With the advent of new veterinary technologies and the determination of many horse owners to provide their equine companions with the best care possible, horses are now living well into their twenties and beyond. Older horses often have far more complications and needs than their younger counterparts.
Caring for older horses is not difficult; it just takes a little extra knowledge and precaution.
Feeding the Older Horse
Older horses generally require a slightly different diet than younger horses. An older horse needs more protein and fat, and a form of fiber that is easily digestible. As a rule all horses need good quality hay. Good quality hay will smell sweet, not be too full of stems, and not be dusty.

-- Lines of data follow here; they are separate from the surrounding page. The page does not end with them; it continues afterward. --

[src/core/acd_consts.vh]
// Constants for the channel configuration decoder.
`ifndef ACD_CONSTS_VH
`define ACD_CONSTS_VH
`define ACD_BYTE_TYPE_BIT 7
`define ACD_SWEEP_HI_BIT 6
`define ACD_SWEEP_LO_BIT 5
`define ACD_CHAN_MSB 4
`define ACD_CHAN_LSB 1
`define ACD_SINGLE_BIT 0
`define ACD_SETUP_CLR_BIT 1
`define ACD_SETUP_REF_BIT 5
`define ACD_SWEEP_RESET 2'h0
`define ACD_CHAN_RESET 4'h0
`define ACD_SINGLE_RESET 1'h1
`define ACD_REF_RESET 1'h0
`define ACD_SWEEP_RANGE 2'h0
`define ACD_SWEEP_REPEAT 2'h1
`define ACD_SWEEP_UPPER 2'h2
`define ACD_SWEEP_ONE 2'h3
`define ACD_REPEAT_COUNT 4'h8
`define ACD_INPUT_GND 4'hF
`endif

[src/core/acd_decode.v]
// Configuration byte decoder: fields, input mapping and scan stepping.
//
// Behaviour
// - Byte with bit 7 clear is configuration; bit 7 set is setup.
// - Bits 6:5 are the scan field, reset to 00.
// - Bits 4:1 are the channel field, reset to 0000.
// - Four-input variant forces the two upper channel bits to zero.
// - Single-ended codes 0..11 pick that input positive, ground negative.
// - Differential pairs adjacent inputs; between scans an odd code swaps the pair polarity.
// - With reference use, single-ended top input is ignored; scan fields 00 and 10 stop below it.
// - With reference use, ground stands in for the top input on whichever side of its pair it sits.
// - Differential scan steps index by two up to the upper-bits limit.
// - Scan field 00 converts inputs 0 up to the selected one.
// - Scan field 01 converts the selected input eight times.
// - Setup byte with bit 1 clear restores configuration defaults.
`timescale 1ns/1ps
`include "acd_consts.vh"
module acd_decode #(
    parameter FOUR_INPUT = 0
) (
    input wire MCLK,
    input wire RST,
    input wire [7:0] RX_BYTE,
    input wire RX_BYTE_ACKED,
    input wire SCAN_START,
    input wire CONV_DONE,
    output reg [1:0] SWEEP_SELECT,
    output reg [3:0] CHAN_PICK,
    output reg SINGLE_ENDED_SELECT,
    output reg REF_PIN_ROLE,
    output reg [3:0] POS_INPUT,
    output reg [3:0] NEG_INPUT,
    output reg INPUT_IGNORED,
    output reg SCAN_ACTIVE
);
    // Highest input index; in reference use it is the shared reference pin.
    localparam [3:0] TOP_IN = FOUR_INPUT ? 4'h3 : 4'hB;
    // First input of the upper-half scan on each variant.
    localparam [3:0] UPPER_FIRST = FOUR_INPUT ? 4'h2 : 4'h6;
    // The four-input variant has no upper channel bits, so writes to them
    // are dropped at the register and nothing downstream ever sees them.
    localparam [3:0] CHAN_MASK = FOUR_INPUT ? 4'h3 : 4'hF;
    localparam ST_IDLE = 1'b0;
    localparam ST_RUN = 1'b1;
    wire [3:0] top_in = TOP_IN;
    reg [1:0] sweep_reg;
    reg [3:0] chan_reg;
    reg single_reg;
    reg ref_reg;
    reg [3:0] idx_reg;
    reg [3:0] cnt_reg;
    reg active_reg;
    reg [3:0] idx_next;
    reg [3:0] last_idx;
    reg [3:0] first_idx;
    reg [3:0] chan_eff;
    reg [3:0] pos_next;
    reg [3:0] neg_next;
    reg ign_next;
    reg [3:0] cur_idx;
    reg scan_done;
    wire is_cfg = RX_BYTE_ACKED && !RX_BYTE[`ACD_BYTE_TYPE_BIT];
    wire is_setup = RX_BYTE_ACKED && RX_BYTE[`ACD_BYTE_TYPE_BIT];
    wire [3:0] wr_chan = RX_BYTE[`ACD_CHAN_MSB:`ACD_CHAN_LSB];

    always @(posedge MCLK) begin
        if (RST) begin
            sweep_reg <= `ACD_SWEEP_RESET;
            chan_reg <= `ACD_CHAN_RESET;
            single_reg <= `ACD_SINGLE_RESET;
            ref_reg <= `ACD_REF_RESET;
        end else if (is_cfg) begin
            sweep_reg <= RX_BYTE[`ACD_SWEEP_HI_BIT:`ACD_SWEEP_LO_BIT];
            chan_reg <= wr_chan & CHAN_MASK;
            single_reg <= RX_BYTE[`ACD_SINGLE_BIT];
        end else if (is_setup) begin
            // The reference role loads on every setup byte, clear or not.
            ref_reg <= RX_BYTE[`ACD_SETUP_REF_BIT];
            if (!RX_BYTE[`ACD_SETUP_CLR_BIT]) begin
                sweep_reg <= `ACD_SWEEP_RESET;
                chan_reg <= `ACD_CHAN_RESET;
                single_reg <= `ACD_SINGLE_RESET;
            end
        end
    end

    // Scan limits; codes above the top input clamp there, which keeps
    // reserved codes harmless rather than meaningful.
    always @* begin
        chan_eff = (chan_reg > top_in) ? top_in : chan_reg;
        last_idx = chan_eff;
        first_idx = 4'h0;
        if (!single_reg) begin
            last_idx = {chan_eff[3:1], 1'b0};
        end else if (ref_reg && last_idx == top_in) begin
            last_idx = top_in - 4'h1;
        end
        if (sweep_reg == `ACD_SWEEP_UPPER) begin
            first_idx = UPPER_FIRST;
            if (last_idx < first_idx) begin
                last_idx = first_idx;
            end
        end
        if (sweep_reg == `ACD_SWEEP_REPEAT || sweep_reg == `ACD_SWEEP_ONE) begin
            first_idx = chan_eff;
            last_idx = chan_eff;
        end
        idx_next = single_reg ? idx_reg + 4'h1 : idx_reg + 4'h2;
    end

    // A scan ends on the conversion that reaches its last index, or on the
    // eighth conversion of a repeat scan.
    always @* begin
        scan_done = 1'b0;
        case (sweep_reg)
            `ACD_SWEEP_REPEAT: begin
                scan_done = (cnt_reg == `ACD_REPEAT_COUNT);
            end
            `ACD_SWEEP_ONE: begin
                scan_done = 1'b1;
            end
            default: begin
                scan_done = (idx_reg >= last_idx);
            end
        endcase
    end

    // Between scans the outputs show the channel field's own pick, so a
    // plain conversion needs no start pulse to select its inputs.
    always @* begin
        cur_idx = active_reg ? idx_reg : chan_eff;
    end

    always @(posedge MCLK) begin
        if (RST) begin
            idx_reg <= 4'h0;
            cnt_reg <= 4'h0;
            active_reg <= ST_IDLE;
        end else if (SCAN_START) begin
            // A start request restarts even a running scan.
            idx_reg <= first_idx;
            cnt_reg <= 4'h1;
            active_reg <= ST_RUN;
        end else if (active_reg == ST_RUN && CONV_DONE) begin
            cnt_reg <= cnt_reg + 4'h1;
            if (scan_done) begin
                active_reg <= ST_IDLE;
            end else if (sweep_reg != `ACD_SWEEP_REPEAT) begin
                idx_reg <= idx_next;
            end
        end
    end

    // Input mapping for the current index; the current differential code
    // keeps its own polarity bit only between scans, so scans step pairs without swapping.
    always @* begin
        pos_next = cur_idx;
        neg_next = `ACD_INPUT_GND;
        ign_next = 1'b0;
        if (single_reg) begin
            if (ref_reg && cur_idx == top_in) begin
                ign_next = 1'b1;
            end
        end else begin
            if (chan_eff[0] && !active_reg) begin
                pos_next = {cur_idx[3:1], 1'b1};
                neg_next = {cur_idx[3:1], 1'b0};
            end else begin
                pos_next = {cur_idx[3:1], 1'b0};
                neg_next = {cur_idx[3:1], 1'b1};
            end
            if (ref_reg && cur_idx[3:1] == top_in[3:1]) begin
                // Reference pin cannot be an input; ground stands in for it.
                if (pos_next == top_in) begin
                    pos_next = `ACD_INPUT_GND;
                end else begin
                    neg_next = `ACD_INPUT_GND;
                end
            end
        end
    end

    always @(posedge MCLK) begin
        if (RST) begin
            SWEEP_SELECT <= `ACD_SWEEP_RESET;
            CHAN_PICK <= `ACD_CHAN_RESET;
            SINGLE_ENDED_SELECT <= `ACD_SINGLE_RESET;
            REF_PIN_ROLE <= `ACD_REF_RESET;
        end else begin
            SWEEP_SELECT <= sweep_reg;
            CHAN_PICK <= chan_reg;
            SINGLE_ENDED_SELECT <= single_reg;
            REF_PIN_ROLE <= ref_reg;
        end
    end

    // Mapping outputs share the field outputs' single stage of delay, so
    // a field and the inputs it selects always change on the same edge.
    always @(posedge MCLK) begin
        if (RST) begin
            POS_INPUT <= 4'h0;
            NEG_INPUT <= `ACD_INPUT_GND;
            INPUT_IGNORED <= 1'b0;
            SCAN_ACTIVE <= 1'b0;
        end else begin
            POS_INPUT <= pos_next;
            NEG_INPUT <= neg_next;
            INPUT_IGNORED <= ign_next;
            SCAN_ACTIVE <= active_reg;
        end
    end
endmodule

An older horse is likely to have trouble keeping weight on and so will often need more than just hay. For older horses it is usually best to feed grain specially formulated for their age group. Corn Oil is also a good additive for horses that have trouble keeping weight on. Other good options include beet pulp and rice based feeds such as rice bran, both of which add easily digestible calories for older horses.

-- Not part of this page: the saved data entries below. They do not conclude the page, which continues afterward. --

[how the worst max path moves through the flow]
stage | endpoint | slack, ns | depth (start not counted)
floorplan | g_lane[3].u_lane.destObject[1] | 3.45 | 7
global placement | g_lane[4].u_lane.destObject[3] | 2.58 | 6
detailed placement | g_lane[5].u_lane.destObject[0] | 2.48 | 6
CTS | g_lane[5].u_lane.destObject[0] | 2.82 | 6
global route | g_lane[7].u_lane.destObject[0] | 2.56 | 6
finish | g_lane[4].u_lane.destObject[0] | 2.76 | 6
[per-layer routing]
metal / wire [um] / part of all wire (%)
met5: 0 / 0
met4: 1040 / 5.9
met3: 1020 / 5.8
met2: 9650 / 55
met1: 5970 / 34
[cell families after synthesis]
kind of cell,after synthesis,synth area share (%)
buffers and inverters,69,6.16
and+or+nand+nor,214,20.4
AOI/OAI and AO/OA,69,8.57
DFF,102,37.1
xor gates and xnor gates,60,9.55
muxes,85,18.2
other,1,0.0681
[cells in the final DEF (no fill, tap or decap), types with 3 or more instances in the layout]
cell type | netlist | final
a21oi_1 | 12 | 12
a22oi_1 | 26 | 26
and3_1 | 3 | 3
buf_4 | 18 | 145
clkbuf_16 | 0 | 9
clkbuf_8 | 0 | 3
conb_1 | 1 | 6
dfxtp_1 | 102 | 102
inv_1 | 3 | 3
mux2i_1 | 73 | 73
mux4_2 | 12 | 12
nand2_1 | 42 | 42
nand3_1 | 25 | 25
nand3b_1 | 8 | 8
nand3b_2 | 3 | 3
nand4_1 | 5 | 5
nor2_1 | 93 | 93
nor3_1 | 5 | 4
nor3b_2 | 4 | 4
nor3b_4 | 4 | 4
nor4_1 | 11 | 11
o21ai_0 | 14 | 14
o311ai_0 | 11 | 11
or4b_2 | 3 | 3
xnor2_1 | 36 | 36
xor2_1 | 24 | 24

All the good feed in the world won’t matter if the horse can’t chew it properly because the majority of the nutrients will be lost. Aside from proper teeth care, which all horses need regularly, some older horses will need additional care to be able to fully enjoy their food. Soaking grain in warm water for a few minutes to make a mash will help older horses eat and digest their grain, and will be enjoyable on those cold winter evenings.
Sheltering older horses
While all horses need shelter from the elements year round, it is doubly important for older horses that tend to be thinner and less able to regulate body heat. As a result older horses will probably need a winter blanket during the colder months and plenty of shade and water during the summer.
Having older and younger horses housed together can present some difficulty as younger horses tend to eat much faster, and then move onto others’ food. This means that older horses may need to be fed alone and given plenty of time to eat. However they would not enjoy being separated permanently.

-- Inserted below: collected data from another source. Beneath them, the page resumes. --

**src/hdl/sps_defines.svh**
```systemverilog
// timing counts and data layout constants for the converter sequencer
`ifndef SPS_DEFINES_SVH
`define SPS_DEFINES_SVH
`define SPS_CLK_MHZ 40
`define SPS_RES_BITS 14
`define SPS_BYTE_BITS 8
`define SPS_TCONV_NS 4700
// longest time rounds down
`define SPS_TCONV_CYC ((`SPS_TCONV_NS * `SPS_CLK_MHZ) / 1000)
// internal conversion clock divider, one step per this many cycles
`define SPS_STEP_DIV 8
`endif

```
**src/hdl/sps_pkg.sv**
```systemverilog
// types shared by the converter sequencer modules
package sps_pkg;
	typedef enum logic [2:0] {
		SPS_IDLE,
		SPS_ACQ,
		SPS_CONV,
		SPS_DONE,
		SPS_READ
	} sps_state_type;
	typedef enum logic {
		SPS_STANDBY,
		SPS_SHUTDOWN
	} sps_pmode_type;
endpackage

```
**src/hdl/sps_sar_if.sv**
```systemverilog
// handshake between sequencer and approximation engine
`timescale 1ns/1ps
interface sps_sar_if #(parameter int RES_BITS = 14);
	logic start;
	logic cmp;
	logic busy;
	logic done;
	logic [RES_BITS-1:0] trial;
	logic [RES_BITS-1:0] result;
	modport seq (output start, input busy, input done, input trial, input result);
	modport eng (input start, input cmp, output busy, output done, output trial, output result);
endinterface

```
**src/hdl/sps_sar_engine.sv**
```systemverilog
// successive-approximation engine stepped by an internal divider
`timescale 1ns/1ps
`include "sps_defines.svh"
module sps_sar_engine
	import sps_pkg::*;
#(
	parameter int RES_BITS = `SPS_RES_BITS,
	parameter int STEP_DIV = `SPS_STEP_DIV
)
(
	// clock and reset
	input wire logic clk,
	input wire logic rst,
	// engine side of the link
	sps_sar_if.eng sar
);
	logic [7:0] div;
	logic [RES_BITS-1:0] trial;
	logic [RES_BITS-1:0] bitpos;
	logic busy;
	logic done;
	logic [7:0] next_div;
	logic [RES_BITS-1:0] next_trial;
	logic [RES_BITS-1:0] next_bitpos;
	logic next_busy;
	logic next_done;
	logic step;

	assign step = (div == 8'(STEP_DIV - 1));

	always_comb
	begin
		next_div = div;
		next_trial = trial;
		next_bitpos = bitpos;
		next_busy = busy;
		next_done = 1'b0;
		if (sar.start)
		begin
			next_busy = 1'b1;
			next_div = 8'h00;
			next_bitpos = {1'b1, {(RES_BITS-1){1'b0}}};
			next_trial = {1'b1, {(RES_BITS-1){1'b0}}};
		end
		else if (busy)
		begin
			// own clock, the host supplies none
			next_div = step ? 8'h00 : div + 8'h01;
			if (step)
			begin
				// keep bit if comparator says input is at or above trial
				next_trial = sar.cmp ? trial : (trial & ~bitpos);
				next_trial = next_trial | (bitpos >> 1);
				next_bitpos = bitpos >> 1;
				if (bitpos[0])
				begin
					next_busy = 1'b0;
					next_done = 1'b1;
				end
			end
		end
	end

	always_ff @(posedge clk or posedge rst)
	begin
		if (rst)
		begin
			div <= 8'h00;
			trial <= '0;
			bitpos <= '0;
			busy <= 1'b0;
			done <= 1'b0;
		end
		else
		begin
			div <= next_div;
			trial <= next_trial;
			bitpos <= next_bitpos;
			busy <= next_busy;
			done <= next_done;
		end
	end

	assign sar.trial = trial;
	assign sar.result = trial;
	assign sar.busy = busy;
	assign sar.done = done;
endmodule // sps_sar_engine

```
**src/hdl/sps_sequencer.sv**
```systemverilog
// strobe-edge sequencer with byte-wide three-state result port
// How it works
// - upper_byte_sel high drives the high result byte, low drives the low byte.
// - first strobe fall with select low powers up and starts acquisition.
// - second strobe fall holds the sample and starts the conversion.
// - third strobe fall with select high puts the result on the data pins.
// - select level at the second fall is kept as power-mode choice.
// - after each conversion enter chosen mode; shutdown turns reference and buffer off.
// - conversion completes and done asserts within 4.7 us of the second fall.
// - conversion clock is generated internally, no host clock needed.
// - each held sample yields a 14-bit result.
// - data pins are three-state, lowest low-byte pin carries the result LSB.
// - done output goes low when a conversion finishes.
// - select high at second fall picks shutdown, low picks standby.
// - upper byte carries zeros in its two top positions.
// - strobe rising after readout releases the data pins.
`timescale 1ns/1ps
`include "sps_defines.svh"
module sps_sequencer
	import sps_pkg::*;
#(
	parameter int RES_BITS = `SPS_RES_BITS,
	parameter int STEP_DIV = `SPS_STEP_DIV
)
(
	// clock and reset
	input wire logic clk,
	input wire logic rst,
	// host bus controls
	input wire logic cycle_strobe_n,
	input wire logic read_conv_sel,
	input wire logic upper_byte_sel,
	// comparator from the analog core
	input wire logic cmp_above,
	// host bus data and status
	output logic [7:0] data_out,
	output logic data_oe,
	output logic done_n,
	// analog core controls
	output logic core_powered,
	output logic ref_powered,
	output logic track,
	output logic [RES_BITS-1:0] dac_code
);
	sps_sar_if #(.RES_BITS(RES_BITS)) sar ();

	sps_sar_engine #(
		.RES_BITS(RES_BITS),
		.STEP_DIV(STEP_DIV)
	) u_engine (
		.clk(clk),
		.rst(rst),
		.sar(sar)
	);

	// cycles allowed from the hold edge to done showing on the pin
	localparam int CONV_CYC = `SPS_TCONV_CYC;
	localparam int CNT_W = $clog2(CONV_CYC + 1);
	// done register and the next sample each cost a cycle after the count
	localparam int LATE_CYC = CONV_CYC - 2;

	function automatic logic [7:0] pick_byte(input logic [RES_BITS-1:0] r, input logic hi);
		logic [15:0] w;
		w = 16'(r);
		// top two bits of the upper byte always zero
		pick_byte = hi ? {2'b00, w[13:8]} : w[7:0];
	endfunction

	sps_state_type state;
	sps_state_type next_state;
	sps_pmode_type pmode;
	sps_pmode_type next_pmode;
	logic strobe_q;
	logic [RES_BITS-1:0] result;
	logic [RES_BITS-1:0] next_result;
	logic done_q;
	logic next_done_q;
	logic powered;
	logic next_powered;
	logic refon;
	logic next_refon;
	logic [7:0] dout;
	logic [7:0] next_dout;
	logic oe;
	logic next_oe;
	logic fall;
	logic rise;
	logic start;
	logic [CNT_W-1:0] conv_cnt;
	logic [CNT_W-1:0] next_conv_cnt;
	logic conv_late;

	// strobe taken as synchronous, edges found against last sample
	assign fall = strobe_q & ~cycle_strobe_n;
	assign rise = ~strobe_q & cycle_strobe_n;

	always_comb
	begin
		next_state = state;
		next_pmode = pmode;
		next_result = result;
		next_done_q = done_q;
		next_powered = powered;
		next_refon = refon;
		next_dout = dout;
		next_oe = oe;
		start = 1'b0;
		unique case (state)
			SPS_IDLE:
			begin
				// a first fall with select high is ignored
				if (fall && !read_conv_sel)
				begin
					next_state = SPS_ACQ;
					next_powered = 1'b1;
					next_refon = 1'b1;
					next_done_q = 1'b0;
				end
			end
			SPS_ACQ:
			begin
				if (fall)
				begin
					start = 1'b1;
					next_state = SPS_CONV;
					next_pmode = read_conv_sel ? SPS_SHUTDOWN : SPS_STANDBY;
				end
			end
			SPS_CONV:
			begin
				// a too slow divider setting ends early, keeping the deadline
				if (sar.done || conv_late)
				begin
					next_result = sar.result;
					next_done_q = 1'b1;
					next_state = SPS_DONE;
					// drop to the chosen power mode on our own
					next_powered = 1'b0;
					next_refon = (pmode == SPS_STANDBY);
				end
			end
			SPS_DONE:
			begin
				// host waits for done before this fall
				if (fall && read_conv_sel)
				begin
					next_state = SPS_READ;
					next_oe = 1'b1;
					next_dout = pick_byte(result, upper_byte_sel);
				end
			end
			SPS_READ:
			begin
				// byte follows the select while the strobe is low
				next_dout = pick_byte(result, upper_byte_sel);
				if (rise)
				begin
					next_oe = 1'b0;
					next_done_q = 1'b0;
					next_state = SPS_IDLE;
				end
			end
			default:
			begin
				next_state = SPS_IDLE;
			end
		endcase
	end

	always_ff @(posedge clk or posedge rst)
	begin
		if (rst)
		begin
			state <= SPS_IDLE;
			pmode <= SPS_STANDBY;
			strobe_q <= 1'b1;
			result <= '0;
			done_q <= 1'b0;
			powered <= 1'b0;
			refon <= 1'b0;
			dout <= 8'h00;
			oe <= 1'b0;
		end
		else
		begin
			state <= next_state;
			pmode <= next_pmode;
			strobe_q <= cycle_strobe_n;
			result <= next_result;
			done_q <= next_done_q;
			powered <= next_powered;
			refon <= next_refon;
			dout <= next_dout;
			oe <= next_oe;
		end
	end

	// converting cycles since the hold edge; stops at the last safe count
	assign conv_late = (conv_cnt == CNT_W'(LATE_CYC));

	always_comb
	begin
		next_conv_cnt = '0;
		if (state == SPS_CONV && conv_late)
			next_conv_cnt = conv_cnt;
		else if (state == SPS_CONV)
			next_conv_cnt = conv_cnt + CNT_W'(1);
	end

	always_ff @(posedge clk or posedge rst)
	begin
		if (rst)
			conv_cnt <= '0;
		else
			conv_cnt <= next_conv_cnt;
	end

	assign sar.start = start;
	assign sar.cmp = cmp_above;
	assign data_out = dout;
	assign data_oe = oe;
	assign done_n = ~done_q;
	assign core_powered = powered | (state == SPS_CONV);
	assign ref_powered = refon | (state == SPS_CONV);
	assign track = (state == SPS_ACQ);
	assign dac_code = sar.trial;
endmodule // sps_sequencer

```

The logical and most used method is to stable horses at night, where they have plenty of time to eat, and then turn them out as a group during the day. If this is not an option however the horses will have to be monitored to figure out the best arrangement.
When feeding in a large group it is important to have at least one pile per horse so that everyone gets a chance to eat.
General care for older horses
All of the things that apply to the care of younger horses are much more important for older horses. An illness or lameness in an older horse is often much harder or impossible to remedy and so prevention is the best bet. This entails regular shoeing, and deworming.
In addition to a regular visit from the veterinarian for teeth and vaccines, it is important to give a careful examination of the horse nearly every day to check for any cuts or swellings, odd behavior that could indicate illness or anything that is not normal for that horse.